In contrast to Papua’s bleak capital I found Rabaul a picture of tropical delight: regular streets were bordered with poinciana, royal palms, coconut palms; betel-nut palms raised graceful, slender stems and flaunted their feathery tops just above clusters of fruit that were like hothouse grapes; Indian laurels loomed graciously over thriving fig trees. The Germans had drained all this land, relieved it of mosquitoes, planted the groves; they had set Government House on a fine eminence overlooking a stretch of water that might have been a Scottish lake.

Rabaul was an extremely shaky Garden of Eden, geologically and politically. Jolly earthquakes came and went with seismic whimsicality, and were so frequent that every hotel, house and office had its heavy furniture lashed to the walls. Otherwise, one might have waked up any morning and found a large German wardrobe in one’s lap. Right inside Rabaul’s port, Vulcan Island was a particularly bad actor. The Reverend George Brown, the fighting missionary, records its beginning back in 1878 when it blew the twenty-mile channel full of pumice; thousands of boiled fish were washed ashore, and great sea turtles with their tortoise-shell cooked to a pulp. The next big show was in 1937, when Vulcan covered the town with ashy vomit; after that there was talk of moving the capital, but the colonial becomes a fatalist. He has to be.

One morning in 1921 I saw some lumber that had been piled on Vulcan go scattering into the sea like a box of matches, and I saw the huge sheet-iron D.H. & P.G. store curl like a withered leaf. After that Eloisa and I agreed that at the next tremor we’d pick up little Harriette and make for the hills.... And let’s not forget two very wicked “Shaker ladies,” two tall peaks about three miles from town on the mainland, and officially named Mother and Daughter. On the night of Vulcan’s birth there was a volcanic growl at the mouth of the Bay, and in the morning Vulcan loomed from the sea, shoved 600 feet from the water and venomous as a newborn cobra. Vulcan is now popularly known as “The Bastard,” and so he will be called until he takes a notion to sink again.

******

Where Papua with her probable 500,000 natives had five official medical men, New Guinea Territory, equally populous, had eight or ten government doctors to serve it. The hospital at Rabaul I found especially well equipped, thanks to a retired German medical staff. The Australians had adopted a German expedient. Well-trained orderlies, under the supervision of medical officers, were sent out to run the lesser hospitals. These orderlies were called “lik-lik doctors” or “small doctors”—lik-lik means “little.” They had a high sense of duty and were remarkably competent. When I was there the natives were being trained simply in bandaging, treating sores and administering physic; then they were given a uniform cap and lavalava and sent back to their villages to apply their useful knowledge. They had the title of “Tultul” and their salary was a pound or so a year.

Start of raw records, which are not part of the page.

Context: an optimization exercise on an open-source flow, tuned for a short achievable clock period and few clock cycles per item. The choices shown serve that exercise and are no tape-out recipe. Only simulation tests tie the RTL to the original design; equivalence was not proved. The clock port is modelled as an ideal driver; clocking choices that lean on that would not hold on a real chip.

==> flow/design.v (excerpt) <==
module dma_stream_top
(
  input  logic       CLK0,
  input  logic       RST0,
  input  dma_pkg::dma_cmd_t   req_cmd,
  input  logic       req_valid,
  output logic       req_ready,
  output logic       req_busy,
  output dma_pkg::ext_burst_t ext_burst,
  input  logic       ext_ready,
  input  dma_pkg::data_t      ext_read_data,
  input  logic       ext_read_empty,
  output logic       ext_read_deq,
  output dma_pkg::data_t      ext_write_data,
  output logic       ext_write_enq,
  input  logic       ext_write_almost_full,
  input  dma_pkg::data_t      core_read_data,
  input  logic       core_read_empty,
  output logic       core_read_enable,
  output dma_pkg::data_t      core_write_data,
  output logic       core_write_enable,
  input  logic       core_write_almost_full
);
  dma_pkg::qcmd_t  head_cmd;
  logic            cmd_empty;
  logic            cmd_deq;
  logic            hold;
  logic            nb_free;
  logic            nb_load;
  dma_pkg::waddr_t nb_addr;
  dma_pkg::blen_t  nb_len;
  logic            nb_to_bram;
  dma_pkg::blen_t  credit_rd;
  dma_pkg::blen_t  credit_wr;
  dma_pkg::owed_t  credit_rd_m1;
  dma_pkg::owed_t  credit_wr_m1;
  logic            busy_q;
  logic            busy_p;
  logic            busy_c;
  logic            busy_m;
  cmd_fifo u_cmd_fifo (
    .CLK0      (CLK0),
    .RST0      (RST0),
    .req_valid (req_valid),
    .req_cmd   (req_cmd),
    .req_ready (req_ready),
    .deq       (cmd_deq),
    .dout      (head_cmd),
    .empty     (cmd_empty),
  ...
Size: about 6,300 cells after synthesis, roughly 250 I/O pins.
Settings: LEC_CHECK=0, ABC_CLOCK_PERIOD_IN_PS=1500, CAP_MARGIN=20, CORE_MARGIN=2, CORE_UTILIZATION=50, SETUP_SLACK_MARGIN=3.3, SLEW_MARGIN=20, SYNTH_HIERARCHICAL=1, SYNTH_MINIMUM_KEEP_SIZE=0; clock period 5.5 ns.
standard.sh (not shown) runs the stock make flow with config.mk's settings and CLKGATE_MAP_FILE= SYNTH_SCRIPT=/design/flow/synth_recipe.tcl, a recipe that flattens the netlist after the stock synthesis.
==> flow/flow/run.sh <==
#!/bin/bash
# The standard layout, with one extra step after clock tree synthesis:
# flow/fix_io.tcl resizes the cells on the worst paths from input ports and
# to output ports (see that file). Make's output goes to make.log; each
# ORFS step keeps its own log under orfs/logs/.
set -euo pipefail
POST_CTS_TCL="$PWD/flow/fix_io.tcl" bash standard.sh finish > make.log 2>&1
==> flow/flow/fix_io.tcl <==
# Sizing pass on the paths that start at input ports or end at output
# ports: for each cell on the worst such paths, try the other drive
# strengths of the same cell and keep the one that gives the best slack,
# never lowering the design's worst slack. Registers and clock buffers are
# left alone. Run after clock tree synthesis, before global routing.

proc fio_variants { ref } {
  if { ![regexp {^(sky130_fd_sc_hd__[a-z0-9]+_)([0-9]+)$} $ref -> base sz] } {
    return {}
  }
  set bases [list $base]
  # buffers and inverters may also change family
  if { [regexp {__(buf|clkbuf|clkdlybuf4s[0-9]+|dlygate4sd[0-9]+|dlymetal6s[0-9]+s)_$} $base] } {
    set bases {sky130_fd_sc_hd__buf_ sky130_fd_sc_hd__clkbuf_}
  } elseif { [regexp {__(inv|clkinv)_$} $base] } {
    set bases {sky130_fd_sc_hd__inv_ sky130_fd_sc_hd__clkinv_}
  }
  set out {}
  foreach b $bases {
    foreach c [get_lib_cells ${b}*] {
      set nm [get_name $c]
      if { ![regexp "^${b}\[0-9\]+\$" $nm] } { continue }
      if { [lsearch -exact $::env(DONT_USE_CELLS) $nm] >= 0 } { continue }
      lappend out $nm
    }
  }
  return $out
}

proc fio_path_slack { from to } {
  set pes [find_timing_paths -from $from -to $to -sort_by_slack -group_path_count 1]
  if { [llength $pes] == 0 } { return 1.0 }
  return [[lindex $pes 0] slack]
}

proc fio_wns { } {
  return [sta::worst_slack_cmd max]
}

proc fio_swap_ab { name } {
  set inst [sta::sta_to_db_inst [get_cells $name]]
  set a [$inst findITerm A]
  set b [$inst findITerm B]
  set na [$a getNet]
  set nb [$b getNet]
  $a disconnect
  $b disconnect
  $a connect $nb
  $b connect $na
}

proc fio_obj { name } {
  if { [string first "/" $name] >= 0 } { return [get_pins $name] }
  return [get_ports $name]
}

proc fio_pass { sel count } {
  set changed 0
  # read every path out before changing anything: a change frees them
  set paths {}
  foreach pe [find_timing_paths {*}$sel -sort_by_slack -group_path_count $count -endpoint_path_count 1] {
    set pins [[$pe path] pins]
    set to [get_full_name [lindex $pins 0]]
    set from [get_full_name [lindex $pins end]]
    set names {}
    foreach pin $pins {
      set inst [$pin instance]
      if { $inst eq "NULL" } { continue }
      set nm [get_full_name $inst]
      if { $nm eq "" } { continue }
      if { [lsearch -exact $names $nm] < 0 } { lappend names $nm }
    }
    lappend paths [list $from $to $names]
  }
  foreach p $paths {
    lassign $p from to names
    foreach nm $names {
      set ref [get_property [get_cells $nm] ref_name]
      if { [regexp {dfxtp|dfrtp|edfxtp|dfstp|dlx|sdff|clkbuf_16|clkinv} $ref] } { continue }
      set cands [fio_variants $ref]
      if { [llength $cands] < 2 && [lsearch -exact $cands $ref] >= 0 } { continue }
      set best_ref $ref
      set best_ps [fio_path_slack [fio_obj $from] [fio_obj $to]]
      set best_wns [fio_wns]
      foreach cand $cands {
        if { $cand eq $ref } { continue }
        replace_cell [get_cells $nm] $cand
        estimate_parasitics -placement
        set ps [fio_path_slack [fio_obj $from] [fio_obj $to]]
        set wns [fio_wns]
        if { $wns >= $best_wns - 1e-12 && $ps > $best_ps + 1e-12 } {
          set best_ref $cand
          set best_ps $ps
          set best_wns $wns
        }
      }
      replace_cell [get_cells $nm] $best_ref
      estimate_parasitics -placement
      if { $best_ref ne $ref } {
        puts "fix_io: $nm $ref -> $best_ref (path slack [format %.4f [expr {$best_ps * 1e9}]])"
        incr changed
      }
      # two-input gates whose inputs commute: try the other pin order
      if { [regexp {__(nor2|nand2|and2|or2|xor2|xnor2)_[0-9]+$} $best_ref] } {
        fio_swap_ab $nm
        estimate_parasitics -placement
        set ps [fio_path_slack [fio_obj $from] [fio_obj $to]]
        set wns [fio_wns]
        if { $wns >= $best_wns - 1e-12 && $ps > $best_ps + 1e-12 } {
          puts "fix_io: $nm inputs swapped (path slack [format %.4f [expr {$ps * 1e9}]])"
          incr changed
        } else {
          fio_swap_ab $nm
          estimate_parasitics -placement
        }
      }
    }
  }
  return $changed
}

estimate_parasitics -placement
puts "fix_io: start, worst slack [format %.4f [expr {[fio_wns] * 1e9}]]"
for { set i 0 } { $i < 2 } { incr i } {
  set n 0
  incr n [fio_pass [list -from [all_inputs] -to [all_outputs]] 6]
  incr n [fio_pass [list -from [all_registers -clock_pins] -to [all_outputs]] 4]
  puts "fix_io: pass $i, $n cells changed, worst slack [format %.4f [expr {[fio_wns] * 1e9}]]"
  if { $n == 0 } { break }
}
detailed_placement
check_placement -verbose
estimate_parasitics -placement
puts "fix_io: end, worst slack [format %.4f [expr {[fio_wns] * 1e9}]]"
Testbench counts at the start, summed over its fixed seeds: cycles 17,352, words 25,338.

The Medical Tultul was a modest beginning in an important system that was destined to go on. I had studied the mind of the higher type Melanesian and had begun to see that he was far from a fool. I had watched the work of my head boys in the field—men like Ahuia, for instance. What except race prejudice stood in the way of their being educated in medicine and equipped to practise among their own people, whose language and customs no white physician would ever understand?

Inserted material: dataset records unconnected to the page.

Background: an optimization exercise with open tools, aiming at small area and a short achievable clock period. Do not read the settings as production practice.
Function was checked by simulation only, so behaviour that the tests miss may differ from the original.
Power is estimated from default activity; no workload was simulated.

==> flow/design.v (outline; a module is shown in full before it is edited, if it fits) <==
// module fdiv_mul: 1282 lines
module fdiv_mul #(
   parameter int unsigned FINV_LAT = 3
) (
   input  logic        clk,
   input  logic        rst,
   input  logic        in_valid,
   input  logic [31:0] x,
   input  logic [31:0] y,
   input  logic [31:0] y_inv,
   output logic        out_valid,
   output logic [31:0] q,
   output logic        dbz
);
  // ...
==> flow/flow/run.sh <==
#!/bin/bash
# The standard layout (standard.sh, with its unchanged synthesis), plus:
#  - flow/outbuf.tcl (PRE_RESIZE hook): sizes the output-port buffers up.
#  - flow/fapol.py: after synthesis, choose each full adder's polarity to drop
#    the inverters Yosys leaves between adders (registers untouched).
# The SDC (clock period, I/O delays, loads) is not touched.
set -euo pipefail
cat flow/settings.mk >> config.mk
echo "export PRE_RESIZE_TCL = $PWD/flow/outbuf.tcl" >> config.mk
bash standard.sh synth > synth.log 2>&1
R=orfs/results/sky130hd/fdiv_mul/base
cp $R/1_2_yosys.v $R/1_2_yosys.orig.v
python3 flow/fapol.py $R/1_2_yosys.orig.v $R/1_2_yosys.v > fapol.log 2>&1
rm -f $R/1_synth.odb $R/1_synth.sdc
bash standard.sh > standard.log 2>&1
==> flow/flow/fapol.py <==
#!/usr/bin/env python3
"""Full-adder polarity pass on a Yosys gate-level netlist (sky130hd cells).

A full adder is self-dual: FA(~a, ~b, ~c) = (~cout, ~sum). Yosys's adder
extraction often leaves an inverter on each adder-to-adder connection. This
pass picks, for each fa_* cell, whether to flip it (feed it the complements of
its inputs; its outputs then carry the complements) so that the number of
inverters needed is smallest, then rewires the netlist with at most one
inverter per signal and polarity. Registers, ports and every other cell are
kept as they are; the logic function at every register and port is unchanged.

usage: fapol.py IN.v OUT.v
"""
import re
import sys
from collections import defaultdict

src = open(sys.argv[1]).read()
m = re.search(r"^(.*?\);\n)(.*?)(^\s*sky130_fd_sc_hd__.*)(endmodule\s*)$", src, re.S | re.M)
head_ports, decls, body, tail = m.group(1), m.group(2), m.group(3), m.group(4)

inst_re = re.compile(r"^\s*(sky130_fd_sc_hd__\w+)\s+(\\\S+ |\S+)\s*\((.*?)\);\s*$", re.S | re.M)
pin_re = re.compile(r"\.(\w+)\(\s*(.*?)\s*\)(?=\s*,|\s*$)", re.S)
cells = {}
order = []
for im in inst_re.finditer(body):
    typ, name, pins = im.group(1), im.group(2), im.group(3)
    pd = {}
    for pm in pin_re.finditer(pins):
        pd[pm.group(1)] = pm.group(2).strip()
    cells[name] = [typ, pd]
    order.append(name)
# every instance must have been parsed
assert len(order) == body.count("sky130_fd_sc_hd__"), "netlist parse mismatch"

OUTS = {"Y", "X", "Q", "Q_N", "SUM", "COUT", "HI", "LO"}
is_inv = lambda t: re.search(r"__(inv|clkinv|clkinvlp)_\d+$", t) is not None
is_fa = lambda t: re.search(r"__fa_\d+$", t) is not None

ports = set()
for pm in re.finditer(r"^\s*(input|output|inout)\s+(\[\d+:\d+\]\s+)?(\S+);", head_ports + decls, re.M):
    ports.add(pm.group(3))


def base(net):
    return re.sub(r"\[\d+\]$", "", net.strip())


def is_port(net):
    return base(net) in ports or net.startswith("1'b")


driver = {}
loads = defaultdict(list)
for n in order:
    typ, pd = cells[n]
    for p, net in pd.items():
        if p in OUTS:
            driver[net] = (n, p)
        else:
            loads[net].append((n, p))

# classes: follow inverters back to a root net
root = {}


def find(net):
    if net in root:
        return root[net]
    d = driver.get(net)
    if d and is_inv(cells[d[0]][0]):
        r, par = find(cells[d[0]][1]["A"])
        root[net] = (r, par ^ 1)
    else:
        root[net] = (net, 0)
    return root[net]


allnets = set(driver) | set(loads)
members = defaultdict(list)
for net in allnets:
    r, par = find(net)
    members[r].append((net, par))

frozen = set()
for r, ms in members.items():
    if any(is_port(net) for net, _ in ms) or r not in driver:
        frozen.add(r)

fas = [n for n in order if is_fa(cells[n][0])]
flip = {f: False for f in fas}


def class_loads(r):
    """(cell, pin, parity needed) for every non-inverter load in the class."""
    out = []
    for net, par in members[r]:
        for (c, p) in loads[net]:
            if is_inv(cells[c][0]):
                continue
            out.append((c, p, par))
    return out


cl_cache = {r: class_loads(r) for r in members}


def cost(r):
    dcell, dpin = driver[r]
    dp = 1 if (dcell in flip and flip[dcell]) else 0
    for c, p, par in cl_cache[r]:
        need = par ^ (1 if (c in flip and flip[c]) else 0)
        if need != dp:
            return 1
    return 0


def touched(f):
    pd = cells[f][1]
    rs = set()
    for p in ("A", "B", "CIN", "SUM", "COUT"):
        rs.add(find(pd[p])[0])
    return rs


orig_inv = sum(1 for n in order if is_inv(cells[n][0]))
okfa = [f for f in fas if not (touched(f) & frozen)]
# simulated annealing over the flips, from a fixed seed (deterministic)
import math
import random
rng = random.Random(1)
tc = {f: touched(f) for f in okfa}
total = sum(cost(r) for r in members if r not in frozen and r in driver)
best = total
best_flip = dict(flip)
N = 200000
passes = N
for it in range(N):
    temp = 2.0 * (1 - it / N) + 0.01
    f = okfa[rng.randrange(len(okfa))]
    rs = tc[f]
    before = sum(cost(r) for r in rs)
    flip[f] = not flip[f]
    d = sum(cost(r) for r in rs) - before
    if d <= 0 or rng.random() < math.exp(-d / temp):
        total += d
        if total < best:
            best = total
            best_flip = dict(flip)
    else:
        flip[f] = not flip[f]
flip = best_flip
nflip = sum(flip.values())
# rebuild every class touched by a flipped adder
dirty = set()
for f in fas:
    if flip[f]:
        dirty |= touched(f)
new_wires = []
removed = set()
ninv_new = [0]
for r in dirty:
    assert r not in frozen
    dcell, dpin = driver[r]
    dp = 1 if (dcell in flip and flip[dcell]) else 0
    invs = []
    for net, par in members[r]:
        d = driver.get(net)
        if d and is_inv(cells[d[0]][0]):
            invs.append(d[0])
    need_other = False
    for c, p, par in cl_cache[r]:
        need = par ^ (1 if (c in flip and flip[c]) else 0)
        if need != dp:
            need_other = True
    inv_net = None
    if need_other:
        if invs:
            keep = invs[0]
            inv_net = cells[keep][1]["Y"]
            cells[keep][1]["A"] = r
            invs = invs[1:]
        else:
            ninv_new[0] += 1
            keep = f"_fapol_inv{ninv_new[0]}_"
            inv_net = f"_fapol_n{ninv_new[0]}_"
            new_wires.append(inv_net)
            cells[keep] = ["sky130_fd_sc_hd__inv_1", {"A": r, "Y": inv_net}]
            order.append(keep)
    for c in invs:
        removed.add(c)
    for c, p, par in cl_cache[r]:
        need = par ^ (1 if (c in flip and flip[c]) else 0)
        cells[c][1][p] = r if need == dp else inv_net

out_inv = sum(1 for n in order if is_inv(cells[n][0]) and n not in removed)
sys.stderr.write(f"fapol: {len(fas)} adders, {nflip} flipped in {passes} passes, inverters {orig_inv} -> {out_inv}\n")

lines = [head_ports, decls]
for w in new_wires:
    lines.append(f"  wire {w};\n")
for n in order:
    if n in removed:
        continue
    typ, pd = cells[n]
    pins = ",\n".join(f"    .{p}({net + ' ' if net.startswith(chr(92)) else net})" for p, net in pd.items())
    lines.append(f"  {typ} {n} (\n{pins}\n  );\n")
lines.append(tail)
open(sys.argv[2], "w").write("".join(lines))
==> flow/flow/outbuf.tcl <==
# Size each output port's buffer up (the output paths set the period here).
set block [ord::get_db_block]
foreach bterm [$block getBTerms] {
  if {[$bterm getIoType] != "OUTPUT"} { continue }
  set net [$bterm getNet]
  foreach iterm [$net getITerms] {
    if {![$iterm isOutputSignal]} { continue }
    set inst [$iterm getInst]
    if {[string match "sky130_fd_sc_hd__buf_*" [[$inst getMaster] getName]]} {
      replace_cell [$inst getName] sky130_fd_sc_hd__buf_6
    }
  }
}
==> flow/flow/settings.mk <==
export SETUP_SLACK_MARGIN = 6.22
export CTS_ARGS = -sink_clustering_enable -repair_clock_nets -dont_use_dummy_load
export BUFFER_PORTS_ARGS = -buffer_cell sky130_fd_sc_hd__buf_1
==> flow/standard.sh <==
#!/bin/bash
# synth_recipe.tcl (not shown) runs the flow's synth.tcl, then flattens the netlist and writes it again
# the make line also repeats each setting of config.mk as NAME=value (left out here)
make -C /OpenROAD-flow-scripts/flow DESIGN_CONFIG=/design/flow/config.mk WORK_HOME=/design/flow/orfs CLKGATE_MAP_FILE= SYNTH_SCRIPT=/design/flow/synth_recipe.tcl "${@:-finish}"
==> flow/config.mk <==
export PLATFORM = sky130hd
export DESIGN_NAME = fdiv_mul
export DESIGN_NICKNAME = fdiv_mul
export VERILOG_FILES = /design/flow/design.v
export SDC_FILE = /design/flow/constraint.sdc
export NUM_CORES = 4
export LEC_CHECK = 0
export CAP_MARGIN = 20
export CORE_MARGIN = 2
export CORE_UTILIZATION = 40
export PLACE_DENSITY = 0.7
export SLEW_MARGIN = 20
export SETUP_SLACK_MARGIN = 6.22
export CTS_ARGS = -sink_clustering_enable -repair_clock_nets -dont_use_dummy_load
export BUFFER_PORTS_ARGS = -buffer_cell sky130_fd_sc_hd__buf_1
export PRE_RESIZE_TCL = /design/flow/flow/outbuf.tcl
==> flow/constraint.sdc <==
create_clock -name core_clock -period 9.0 [get_ports {clk}]
set_input_delay 1.8000 -clock core_clock [delete_from_list [all_inputs] [get_ports {clk}]]
set_output_delay 1.8000 -clock core_clock [all_outputs]
set_load 0.01 [all_outputs]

Even in those days I heard reports of the more progressive Fiji Islands where for a long time they had been giving a sketchy medical training to Melanesians. Most of the South Pacific received the idea with a cynical smile. In Papua I had broached the plan of sending out picked natives, under the direction of laymen, to administer yaws and hookworm treatments over a country so vast that the few white doctors were ridiculously inadequate to cover it. This plan was later adopted. In the Territory of New Guinea I had still better luck; crusty old Colonel Honman had sufficient faith in me to permit the experiment at once. The black boys I chose and instructed in the administration of oil of chenopodium proved remarkably useful, considering the inadequacy of their training.

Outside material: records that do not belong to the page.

What follows belongs to an exercise in optimizing a design on an open flow for small area, a short achievable clock period and few clock cycles per item; a production flow would make more cautious choices. Function was not checked in any run shown here: the RTL went through the layout flow alone.

**flow/run.sh**
```bash
#!/bin/bash
# Own layout flow: the standard layout (standard.sh), unchanged except that the
# port buffers buffer_ports inserts are sky130_fd_sc_hd__buf_2 cells. Each tool's
# output goes to a log file in this folder; ORFS's per-step logs stay under orfs/logs.
set -euo pipefail
bash standard.sh synth > make_synth.log 2>&1
bash standard.sh "BUFFER_PORTS_ARGS=-buffer_cell sky130_fd_sc_hd__buf_2" finish > make_layout.log 2>&1
```
**standard.sh**
```bash
#!/bin/bash
# synth_recipe.tcl (not shown) runs the flow's synth.tcl, then flattens the netlist and writes it again
# the make line also repeats each setting of config.mk as NAME=value (left out here)
make -C /OpenROAD-flow-scripts/flow DESIGN_CONFIG=/design/flow/config.mk WORK_HOME=/design/flow/orfs CLKGATE_MAP_FILE= SYNTH_SCRIPT=/design/flow/synth_recipe.tcl "${@:-finish}"
```
**config.mk**
```make
export PLATFORM = sky130hd
export DESIGN_NAME = feistel_sbox_cipher_integral_sum
export DESIGN_NICKNAME = feistel_sbox_cipher_integral_sum
export VERILOG_FILES = /design/flow/design.v
export SDC_FILE = /design/flow/constraint.sdc
export NUM_CORES = 4
export LEC_CHECK = 0
export ABC_AREA = 1
export CAP_MARGIN = 20
export CORE_MARGIN = 2
export CORE_UTILIZATION = 40
export CTS_BUF_LIST = sky130_fd_sc_hd__clkbuf_8
export CTS_CLUSTER_DIAMETER = 60
export CTS_CLUSTER_SIZE = 12
export SETUP_SLACK_MARGIN = 2.6
export SLEW_MARGIN = 20
```
**constraint.sdc**
```tcl
create_clock -name core_clock -period 5.0 [get_ports {clk}]
set_input_delay 1.0000 -clock core_clock [delete_from_list [all_inputs] [get_ports {clk}]]
set_output_delay 1.0000 -clock core_clock [all_outputs]
set_load 0.01 [all_outputs]
```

Conditions we had to meet were similar to those in Papua, only the people were far nearer to the Stone Age than were most of the Papuan natives. Cannibalism was still practised within forty miles of Rabaul. We had to move cautiously out in the bush, but we never carried firearms—with the exception of Chris Kendrick, who faced one or two situations where a pistol proved a very useful tool.

New Guinea Territory, in fact, was at that time harder to deal with than it was before the abrupt political change of 1914. The coastal native, more sophisticated than his brother of the jungle, was dumbly wondering what had become of the Germans, who had ruled them well, all things considered. Natives had been servants of the padroons, and had learned to like them. And what was this new set of white men with a new set of laws which they seemed unable to enforce?

The military administration, which came in with the first World War and lasted for seven years, was a great political blunder, as the best minds of Australia knew from the first; but what could be done about it until Billy Hughes’s home Government decided on something less fantastic? The whole business had the nasty look of any sudden political overturn.